__Exercise aim__: Count every line of the material that holds the string "Areal". Respond with the total only.

__Available data__:
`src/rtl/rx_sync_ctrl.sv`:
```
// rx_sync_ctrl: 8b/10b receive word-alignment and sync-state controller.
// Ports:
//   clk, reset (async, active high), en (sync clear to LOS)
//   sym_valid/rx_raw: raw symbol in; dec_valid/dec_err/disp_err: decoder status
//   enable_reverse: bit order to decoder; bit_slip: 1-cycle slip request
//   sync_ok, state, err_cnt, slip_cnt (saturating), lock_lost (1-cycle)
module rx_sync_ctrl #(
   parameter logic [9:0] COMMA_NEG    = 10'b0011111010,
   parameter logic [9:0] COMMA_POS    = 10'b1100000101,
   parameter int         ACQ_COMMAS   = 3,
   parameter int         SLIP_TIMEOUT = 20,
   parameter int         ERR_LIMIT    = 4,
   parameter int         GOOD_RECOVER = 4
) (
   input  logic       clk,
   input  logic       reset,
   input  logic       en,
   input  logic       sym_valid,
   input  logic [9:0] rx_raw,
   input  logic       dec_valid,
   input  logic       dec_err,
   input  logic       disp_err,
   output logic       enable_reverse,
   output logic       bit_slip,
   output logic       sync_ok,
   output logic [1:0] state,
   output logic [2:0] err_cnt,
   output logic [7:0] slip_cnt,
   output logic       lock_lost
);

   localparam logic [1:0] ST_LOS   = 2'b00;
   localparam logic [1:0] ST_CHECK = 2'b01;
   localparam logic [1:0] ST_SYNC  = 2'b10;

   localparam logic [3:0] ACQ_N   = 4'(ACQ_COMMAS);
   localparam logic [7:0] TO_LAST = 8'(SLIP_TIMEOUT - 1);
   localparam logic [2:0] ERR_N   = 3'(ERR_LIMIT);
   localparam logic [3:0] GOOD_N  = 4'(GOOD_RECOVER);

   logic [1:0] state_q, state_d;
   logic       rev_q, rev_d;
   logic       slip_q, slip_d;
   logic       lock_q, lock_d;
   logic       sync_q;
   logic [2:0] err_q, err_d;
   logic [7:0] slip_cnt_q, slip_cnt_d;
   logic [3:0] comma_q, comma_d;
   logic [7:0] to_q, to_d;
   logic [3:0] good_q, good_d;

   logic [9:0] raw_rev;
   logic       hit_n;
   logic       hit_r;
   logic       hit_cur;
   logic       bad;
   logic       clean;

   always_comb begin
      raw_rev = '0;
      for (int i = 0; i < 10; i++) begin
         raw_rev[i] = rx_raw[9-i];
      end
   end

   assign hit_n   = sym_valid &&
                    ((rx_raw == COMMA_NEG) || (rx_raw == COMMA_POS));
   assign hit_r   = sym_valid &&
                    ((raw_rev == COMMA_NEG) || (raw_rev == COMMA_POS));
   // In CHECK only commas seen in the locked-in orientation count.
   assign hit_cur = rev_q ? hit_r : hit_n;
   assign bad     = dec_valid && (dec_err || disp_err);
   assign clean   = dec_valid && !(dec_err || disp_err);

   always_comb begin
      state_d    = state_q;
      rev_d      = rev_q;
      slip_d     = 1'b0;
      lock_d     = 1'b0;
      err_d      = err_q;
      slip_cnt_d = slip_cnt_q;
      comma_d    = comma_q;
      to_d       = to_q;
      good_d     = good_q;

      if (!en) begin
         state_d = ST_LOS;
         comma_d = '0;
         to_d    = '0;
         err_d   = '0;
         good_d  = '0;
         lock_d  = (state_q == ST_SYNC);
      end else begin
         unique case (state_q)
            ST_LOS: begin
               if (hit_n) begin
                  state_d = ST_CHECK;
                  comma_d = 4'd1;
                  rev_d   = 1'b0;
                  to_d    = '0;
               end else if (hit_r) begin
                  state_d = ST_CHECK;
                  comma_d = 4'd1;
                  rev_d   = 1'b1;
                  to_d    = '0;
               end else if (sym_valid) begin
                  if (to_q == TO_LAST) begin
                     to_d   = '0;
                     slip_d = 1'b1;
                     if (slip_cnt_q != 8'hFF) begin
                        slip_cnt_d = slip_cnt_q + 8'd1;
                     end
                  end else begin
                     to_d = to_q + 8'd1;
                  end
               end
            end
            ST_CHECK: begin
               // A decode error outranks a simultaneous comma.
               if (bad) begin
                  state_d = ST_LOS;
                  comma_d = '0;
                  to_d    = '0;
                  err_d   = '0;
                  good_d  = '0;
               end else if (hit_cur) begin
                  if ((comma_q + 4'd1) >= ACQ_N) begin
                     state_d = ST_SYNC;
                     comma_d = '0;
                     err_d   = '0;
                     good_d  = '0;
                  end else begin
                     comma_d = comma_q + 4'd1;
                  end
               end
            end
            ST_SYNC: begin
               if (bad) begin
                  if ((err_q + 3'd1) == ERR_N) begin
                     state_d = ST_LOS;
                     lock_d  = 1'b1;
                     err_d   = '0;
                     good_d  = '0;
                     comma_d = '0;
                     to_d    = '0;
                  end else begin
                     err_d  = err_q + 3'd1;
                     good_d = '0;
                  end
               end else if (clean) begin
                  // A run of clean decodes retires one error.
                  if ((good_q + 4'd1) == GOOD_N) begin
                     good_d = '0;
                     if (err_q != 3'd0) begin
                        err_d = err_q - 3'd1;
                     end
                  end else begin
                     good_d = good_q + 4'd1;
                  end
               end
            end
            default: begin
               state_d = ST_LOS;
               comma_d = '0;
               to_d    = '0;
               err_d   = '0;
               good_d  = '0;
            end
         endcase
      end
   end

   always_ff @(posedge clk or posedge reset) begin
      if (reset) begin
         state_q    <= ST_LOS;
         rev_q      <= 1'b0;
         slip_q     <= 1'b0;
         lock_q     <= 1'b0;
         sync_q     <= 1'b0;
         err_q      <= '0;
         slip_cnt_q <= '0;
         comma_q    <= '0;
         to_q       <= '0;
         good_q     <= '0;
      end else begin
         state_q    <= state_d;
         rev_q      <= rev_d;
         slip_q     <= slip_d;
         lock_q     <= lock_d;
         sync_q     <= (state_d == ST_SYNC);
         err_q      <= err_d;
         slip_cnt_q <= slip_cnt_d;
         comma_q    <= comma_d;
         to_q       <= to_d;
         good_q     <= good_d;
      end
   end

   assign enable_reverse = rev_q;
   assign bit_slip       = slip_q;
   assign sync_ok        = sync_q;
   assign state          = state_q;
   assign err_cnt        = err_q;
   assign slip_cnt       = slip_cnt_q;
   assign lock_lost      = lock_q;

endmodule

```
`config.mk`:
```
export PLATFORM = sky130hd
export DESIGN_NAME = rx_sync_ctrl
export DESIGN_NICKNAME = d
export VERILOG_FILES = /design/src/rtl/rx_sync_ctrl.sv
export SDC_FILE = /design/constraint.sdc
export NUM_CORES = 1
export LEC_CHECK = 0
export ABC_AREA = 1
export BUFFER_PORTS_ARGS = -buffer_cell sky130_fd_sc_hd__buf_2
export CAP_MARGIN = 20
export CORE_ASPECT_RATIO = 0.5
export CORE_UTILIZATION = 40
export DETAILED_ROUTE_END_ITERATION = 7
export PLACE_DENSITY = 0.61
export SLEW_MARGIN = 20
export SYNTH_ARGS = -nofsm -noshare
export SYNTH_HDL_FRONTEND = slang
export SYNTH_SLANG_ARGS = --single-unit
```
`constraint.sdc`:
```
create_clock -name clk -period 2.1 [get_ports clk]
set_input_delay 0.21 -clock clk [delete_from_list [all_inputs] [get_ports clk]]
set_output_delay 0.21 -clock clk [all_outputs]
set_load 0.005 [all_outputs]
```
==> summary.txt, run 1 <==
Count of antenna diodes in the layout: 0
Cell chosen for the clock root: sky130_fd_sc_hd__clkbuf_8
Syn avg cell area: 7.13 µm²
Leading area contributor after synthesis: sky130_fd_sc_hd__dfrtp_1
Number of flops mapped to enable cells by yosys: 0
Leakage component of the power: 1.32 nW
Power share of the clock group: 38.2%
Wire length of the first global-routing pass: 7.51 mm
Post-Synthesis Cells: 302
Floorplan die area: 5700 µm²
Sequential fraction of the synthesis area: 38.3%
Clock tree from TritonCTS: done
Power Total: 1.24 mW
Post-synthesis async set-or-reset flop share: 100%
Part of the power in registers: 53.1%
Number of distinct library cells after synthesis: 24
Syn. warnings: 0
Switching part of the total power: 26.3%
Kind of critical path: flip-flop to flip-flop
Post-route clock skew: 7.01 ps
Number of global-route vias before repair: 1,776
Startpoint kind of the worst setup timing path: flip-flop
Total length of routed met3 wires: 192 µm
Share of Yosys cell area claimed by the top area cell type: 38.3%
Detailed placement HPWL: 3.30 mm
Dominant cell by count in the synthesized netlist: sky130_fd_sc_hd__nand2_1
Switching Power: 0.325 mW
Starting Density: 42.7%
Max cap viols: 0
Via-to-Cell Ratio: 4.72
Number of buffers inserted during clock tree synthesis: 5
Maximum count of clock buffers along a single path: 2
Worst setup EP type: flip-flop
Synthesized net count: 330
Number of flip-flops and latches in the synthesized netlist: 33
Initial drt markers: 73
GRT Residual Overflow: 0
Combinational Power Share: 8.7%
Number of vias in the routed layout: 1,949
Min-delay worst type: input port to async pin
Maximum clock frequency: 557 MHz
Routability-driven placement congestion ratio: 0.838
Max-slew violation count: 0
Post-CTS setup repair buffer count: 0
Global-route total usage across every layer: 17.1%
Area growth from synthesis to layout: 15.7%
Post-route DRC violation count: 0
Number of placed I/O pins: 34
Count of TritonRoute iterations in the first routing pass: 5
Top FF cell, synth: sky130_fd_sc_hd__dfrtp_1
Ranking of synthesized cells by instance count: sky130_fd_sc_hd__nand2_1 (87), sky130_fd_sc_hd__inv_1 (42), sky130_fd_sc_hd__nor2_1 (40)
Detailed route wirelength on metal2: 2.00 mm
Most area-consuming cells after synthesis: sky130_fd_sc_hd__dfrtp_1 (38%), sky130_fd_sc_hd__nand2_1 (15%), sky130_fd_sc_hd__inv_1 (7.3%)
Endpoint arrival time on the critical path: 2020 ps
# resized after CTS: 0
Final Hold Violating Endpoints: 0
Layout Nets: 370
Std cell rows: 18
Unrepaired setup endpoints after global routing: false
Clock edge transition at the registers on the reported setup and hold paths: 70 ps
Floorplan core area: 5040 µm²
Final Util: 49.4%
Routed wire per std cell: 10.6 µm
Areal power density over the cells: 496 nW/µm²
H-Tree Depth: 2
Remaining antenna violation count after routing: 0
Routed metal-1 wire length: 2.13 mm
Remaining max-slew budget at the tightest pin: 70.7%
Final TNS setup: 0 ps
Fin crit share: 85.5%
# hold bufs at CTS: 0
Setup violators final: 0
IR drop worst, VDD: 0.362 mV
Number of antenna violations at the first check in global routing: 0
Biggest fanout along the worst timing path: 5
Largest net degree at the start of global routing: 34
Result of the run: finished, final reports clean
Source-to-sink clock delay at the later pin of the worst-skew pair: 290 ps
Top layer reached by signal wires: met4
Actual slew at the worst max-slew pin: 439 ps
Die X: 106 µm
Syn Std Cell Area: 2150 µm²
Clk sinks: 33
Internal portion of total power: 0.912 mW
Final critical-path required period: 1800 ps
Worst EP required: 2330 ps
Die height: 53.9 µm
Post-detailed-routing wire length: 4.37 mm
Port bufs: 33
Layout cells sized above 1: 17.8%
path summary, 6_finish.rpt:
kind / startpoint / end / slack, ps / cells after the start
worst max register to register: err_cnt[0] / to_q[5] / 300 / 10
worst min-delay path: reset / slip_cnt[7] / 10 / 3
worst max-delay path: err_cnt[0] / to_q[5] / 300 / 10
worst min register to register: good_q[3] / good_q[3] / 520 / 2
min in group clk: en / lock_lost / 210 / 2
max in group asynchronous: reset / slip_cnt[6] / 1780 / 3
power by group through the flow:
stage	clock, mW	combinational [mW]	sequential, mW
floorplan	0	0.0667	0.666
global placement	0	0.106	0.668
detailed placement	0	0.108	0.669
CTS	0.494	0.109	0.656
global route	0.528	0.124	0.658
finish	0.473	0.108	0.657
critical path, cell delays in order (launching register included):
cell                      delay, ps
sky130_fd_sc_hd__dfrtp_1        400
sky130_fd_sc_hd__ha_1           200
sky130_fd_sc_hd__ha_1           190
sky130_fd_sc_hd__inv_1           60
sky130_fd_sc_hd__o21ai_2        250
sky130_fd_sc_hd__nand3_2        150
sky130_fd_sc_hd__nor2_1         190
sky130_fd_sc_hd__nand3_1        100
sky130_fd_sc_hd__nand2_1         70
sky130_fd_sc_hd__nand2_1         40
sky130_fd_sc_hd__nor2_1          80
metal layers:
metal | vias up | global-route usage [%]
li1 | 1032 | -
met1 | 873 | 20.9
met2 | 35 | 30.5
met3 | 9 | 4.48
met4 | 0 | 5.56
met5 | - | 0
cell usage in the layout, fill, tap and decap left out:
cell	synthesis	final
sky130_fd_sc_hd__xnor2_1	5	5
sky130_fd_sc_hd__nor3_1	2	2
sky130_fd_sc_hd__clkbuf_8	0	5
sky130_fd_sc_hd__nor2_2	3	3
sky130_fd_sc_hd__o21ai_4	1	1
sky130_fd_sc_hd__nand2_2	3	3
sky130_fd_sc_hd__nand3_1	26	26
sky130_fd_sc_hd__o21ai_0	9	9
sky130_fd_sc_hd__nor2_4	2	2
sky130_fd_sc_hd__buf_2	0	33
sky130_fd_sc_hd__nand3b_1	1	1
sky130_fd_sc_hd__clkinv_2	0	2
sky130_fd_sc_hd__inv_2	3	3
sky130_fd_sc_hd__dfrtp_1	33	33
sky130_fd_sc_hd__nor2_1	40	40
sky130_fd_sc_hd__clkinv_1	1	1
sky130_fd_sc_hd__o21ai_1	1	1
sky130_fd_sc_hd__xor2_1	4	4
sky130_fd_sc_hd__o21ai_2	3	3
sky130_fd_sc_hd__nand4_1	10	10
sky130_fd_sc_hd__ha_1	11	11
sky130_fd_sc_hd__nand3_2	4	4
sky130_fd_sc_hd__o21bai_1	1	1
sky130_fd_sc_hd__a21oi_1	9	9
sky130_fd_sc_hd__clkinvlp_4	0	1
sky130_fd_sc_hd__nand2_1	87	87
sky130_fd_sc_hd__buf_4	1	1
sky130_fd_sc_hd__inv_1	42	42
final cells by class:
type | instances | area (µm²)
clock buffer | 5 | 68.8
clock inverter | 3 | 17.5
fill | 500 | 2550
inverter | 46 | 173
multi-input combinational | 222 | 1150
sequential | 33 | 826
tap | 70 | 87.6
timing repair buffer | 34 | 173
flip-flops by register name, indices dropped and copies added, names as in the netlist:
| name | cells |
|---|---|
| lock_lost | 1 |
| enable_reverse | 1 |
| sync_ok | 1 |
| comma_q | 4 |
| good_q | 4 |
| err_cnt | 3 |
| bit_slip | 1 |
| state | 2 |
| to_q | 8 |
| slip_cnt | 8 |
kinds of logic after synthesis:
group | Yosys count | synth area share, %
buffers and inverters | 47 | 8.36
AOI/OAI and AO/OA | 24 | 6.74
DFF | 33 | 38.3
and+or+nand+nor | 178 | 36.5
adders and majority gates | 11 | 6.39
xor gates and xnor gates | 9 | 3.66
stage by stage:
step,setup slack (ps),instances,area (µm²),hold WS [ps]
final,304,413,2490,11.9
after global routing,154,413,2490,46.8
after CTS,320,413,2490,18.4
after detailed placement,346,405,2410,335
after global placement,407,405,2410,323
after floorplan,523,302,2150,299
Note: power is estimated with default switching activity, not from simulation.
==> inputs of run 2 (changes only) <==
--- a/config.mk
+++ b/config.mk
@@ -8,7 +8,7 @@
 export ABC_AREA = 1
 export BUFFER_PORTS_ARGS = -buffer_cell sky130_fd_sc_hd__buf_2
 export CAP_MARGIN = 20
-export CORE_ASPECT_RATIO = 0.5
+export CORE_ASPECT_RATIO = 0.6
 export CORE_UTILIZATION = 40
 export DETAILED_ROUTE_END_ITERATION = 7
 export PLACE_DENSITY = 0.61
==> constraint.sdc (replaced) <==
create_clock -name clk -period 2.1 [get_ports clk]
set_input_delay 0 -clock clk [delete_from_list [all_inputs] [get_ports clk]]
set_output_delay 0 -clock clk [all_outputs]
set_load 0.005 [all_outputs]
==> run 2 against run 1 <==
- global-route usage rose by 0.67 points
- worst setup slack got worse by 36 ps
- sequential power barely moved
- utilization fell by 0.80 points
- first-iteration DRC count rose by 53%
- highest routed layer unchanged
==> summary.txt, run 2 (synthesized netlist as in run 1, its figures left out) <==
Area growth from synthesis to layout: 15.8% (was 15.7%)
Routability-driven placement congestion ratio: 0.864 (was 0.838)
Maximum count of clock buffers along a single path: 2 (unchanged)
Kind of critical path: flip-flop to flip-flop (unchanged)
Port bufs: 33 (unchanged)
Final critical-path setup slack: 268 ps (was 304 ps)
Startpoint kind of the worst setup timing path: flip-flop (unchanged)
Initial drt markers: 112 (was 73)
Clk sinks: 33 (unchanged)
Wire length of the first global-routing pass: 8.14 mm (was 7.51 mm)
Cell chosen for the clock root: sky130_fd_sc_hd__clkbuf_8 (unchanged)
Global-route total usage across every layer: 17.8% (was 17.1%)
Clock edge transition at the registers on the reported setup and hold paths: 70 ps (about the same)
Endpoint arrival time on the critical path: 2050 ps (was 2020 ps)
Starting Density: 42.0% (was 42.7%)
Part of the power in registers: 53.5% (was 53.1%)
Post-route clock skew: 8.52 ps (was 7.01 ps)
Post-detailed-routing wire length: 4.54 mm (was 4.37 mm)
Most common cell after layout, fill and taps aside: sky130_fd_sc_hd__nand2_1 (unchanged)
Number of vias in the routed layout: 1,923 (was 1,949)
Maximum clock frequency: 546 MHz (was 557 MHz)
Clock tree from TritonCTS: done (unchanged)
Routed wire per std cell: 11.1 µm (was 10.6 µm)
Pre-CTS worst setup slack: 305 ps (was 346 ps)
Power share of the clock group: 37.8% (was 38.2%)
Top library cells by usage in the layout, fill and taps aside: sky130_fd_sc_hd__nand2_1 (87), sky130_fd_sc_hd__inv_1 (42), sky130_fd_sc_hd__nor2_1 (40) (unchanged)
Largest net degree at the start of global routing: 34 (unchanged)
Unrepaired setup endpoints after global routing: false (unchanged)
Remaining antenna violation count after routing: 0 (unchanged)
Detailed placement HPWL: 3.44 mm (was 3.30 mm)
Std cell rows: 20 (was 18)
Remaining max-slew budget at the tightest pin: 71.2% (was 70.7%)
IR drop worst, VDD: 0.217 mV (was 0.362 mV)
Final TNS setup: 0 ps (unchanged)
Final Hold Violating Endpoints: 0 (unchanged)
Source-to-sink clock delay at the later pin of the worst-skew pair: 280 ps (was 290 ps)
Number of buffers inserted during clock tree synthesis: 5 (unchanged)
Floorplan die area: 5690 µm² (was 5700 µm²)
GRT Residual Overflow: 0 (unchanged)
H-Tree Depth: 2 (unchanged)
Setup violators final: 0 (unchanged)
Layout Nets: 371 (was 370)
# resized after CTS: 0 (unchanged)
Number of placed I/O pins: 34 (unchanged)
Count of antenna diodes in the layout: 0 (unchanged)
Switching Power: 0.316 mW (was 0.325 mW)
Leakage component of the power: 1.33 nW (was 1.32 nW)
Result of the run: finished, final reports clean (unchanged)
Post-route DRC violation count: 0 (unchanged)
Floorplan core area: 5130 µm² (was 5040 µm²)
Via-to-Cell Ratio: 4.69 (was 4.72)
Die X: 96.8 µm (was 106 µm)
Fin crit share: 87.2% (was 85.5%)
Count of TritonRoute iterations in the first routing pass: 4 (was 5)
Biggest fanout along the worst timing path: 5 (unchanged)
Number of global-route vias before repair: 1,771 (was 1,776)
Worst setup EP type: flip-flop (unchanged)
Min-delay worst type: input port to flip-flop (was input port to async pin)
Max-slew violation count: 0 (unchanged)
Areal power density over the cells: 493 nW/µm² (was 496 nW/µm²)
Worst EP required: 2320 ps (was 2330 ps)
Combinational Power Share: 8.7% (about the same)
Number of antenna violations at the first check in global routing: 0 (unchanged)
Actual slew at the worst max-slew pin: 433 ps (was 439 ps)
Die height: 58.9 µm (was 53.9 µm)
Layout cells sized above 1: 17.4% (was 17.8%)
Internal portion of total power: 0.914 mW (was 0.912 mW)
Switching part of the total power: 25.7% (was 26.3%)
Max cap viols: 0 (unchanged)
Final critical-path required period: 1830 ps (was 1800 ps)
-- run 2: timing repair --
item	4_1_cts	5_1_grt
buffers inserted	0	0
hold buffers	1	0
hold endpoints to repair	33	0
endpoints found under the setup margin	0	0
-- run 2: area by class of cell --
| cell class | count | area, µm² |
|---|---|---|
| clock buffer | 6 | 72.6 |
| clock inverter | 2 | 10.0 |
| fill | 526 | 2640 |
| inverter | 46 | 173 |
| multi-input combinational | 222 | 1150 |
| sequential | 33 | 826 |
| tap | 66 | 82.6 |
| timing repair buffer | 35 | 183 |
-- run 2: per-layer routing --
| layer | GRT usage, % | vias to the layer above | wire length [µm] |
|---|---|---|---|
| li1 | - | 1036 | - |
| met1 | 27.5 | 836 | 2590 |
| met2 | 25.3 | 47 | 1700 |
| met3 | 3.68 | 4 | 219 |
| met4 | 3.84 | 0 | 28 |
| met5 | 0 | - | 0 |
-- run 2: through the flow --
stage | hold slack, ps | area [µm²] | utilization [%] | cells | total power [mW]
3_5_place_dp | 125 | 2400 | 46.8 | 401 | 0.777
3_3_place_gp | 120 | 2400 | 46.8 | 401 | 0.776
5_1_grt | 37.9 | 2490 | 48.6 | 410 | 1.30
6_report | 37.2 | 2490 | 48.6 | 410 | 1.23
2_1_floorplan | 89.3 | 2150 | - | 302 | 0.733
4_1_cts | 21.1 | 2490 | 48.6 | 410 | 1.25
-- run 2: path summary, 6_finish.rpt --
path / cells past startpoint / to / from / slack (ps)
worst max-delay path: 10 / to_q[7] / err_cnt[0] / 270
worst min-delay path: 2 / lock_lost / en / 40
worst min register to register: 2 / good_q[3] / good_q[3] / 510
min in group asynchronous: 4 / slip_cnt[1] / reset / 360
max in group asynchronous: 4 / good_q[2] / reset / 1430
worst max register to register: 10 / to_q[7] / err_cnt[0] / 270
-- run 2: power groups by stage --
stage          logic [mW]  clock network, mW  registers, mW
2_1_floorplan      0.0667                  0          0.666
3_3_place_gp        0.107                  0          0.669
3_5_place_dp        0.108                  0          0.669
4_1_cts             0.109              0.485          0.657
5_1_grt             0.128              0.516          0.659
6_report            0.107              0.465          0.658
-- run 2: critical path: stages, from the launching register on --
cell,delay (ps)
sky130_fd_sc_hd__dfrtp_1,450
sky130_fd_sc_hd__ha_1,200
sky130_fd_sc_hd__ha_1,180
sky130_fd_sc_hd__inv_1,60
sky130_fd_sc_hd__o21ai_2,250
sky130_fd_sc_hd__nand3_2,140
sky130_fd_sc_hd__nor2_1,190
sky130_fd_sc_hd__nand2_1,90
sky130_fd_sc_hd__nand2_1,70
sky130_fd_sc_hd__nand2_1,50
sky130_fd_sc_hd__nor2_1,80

__Written solution__: 2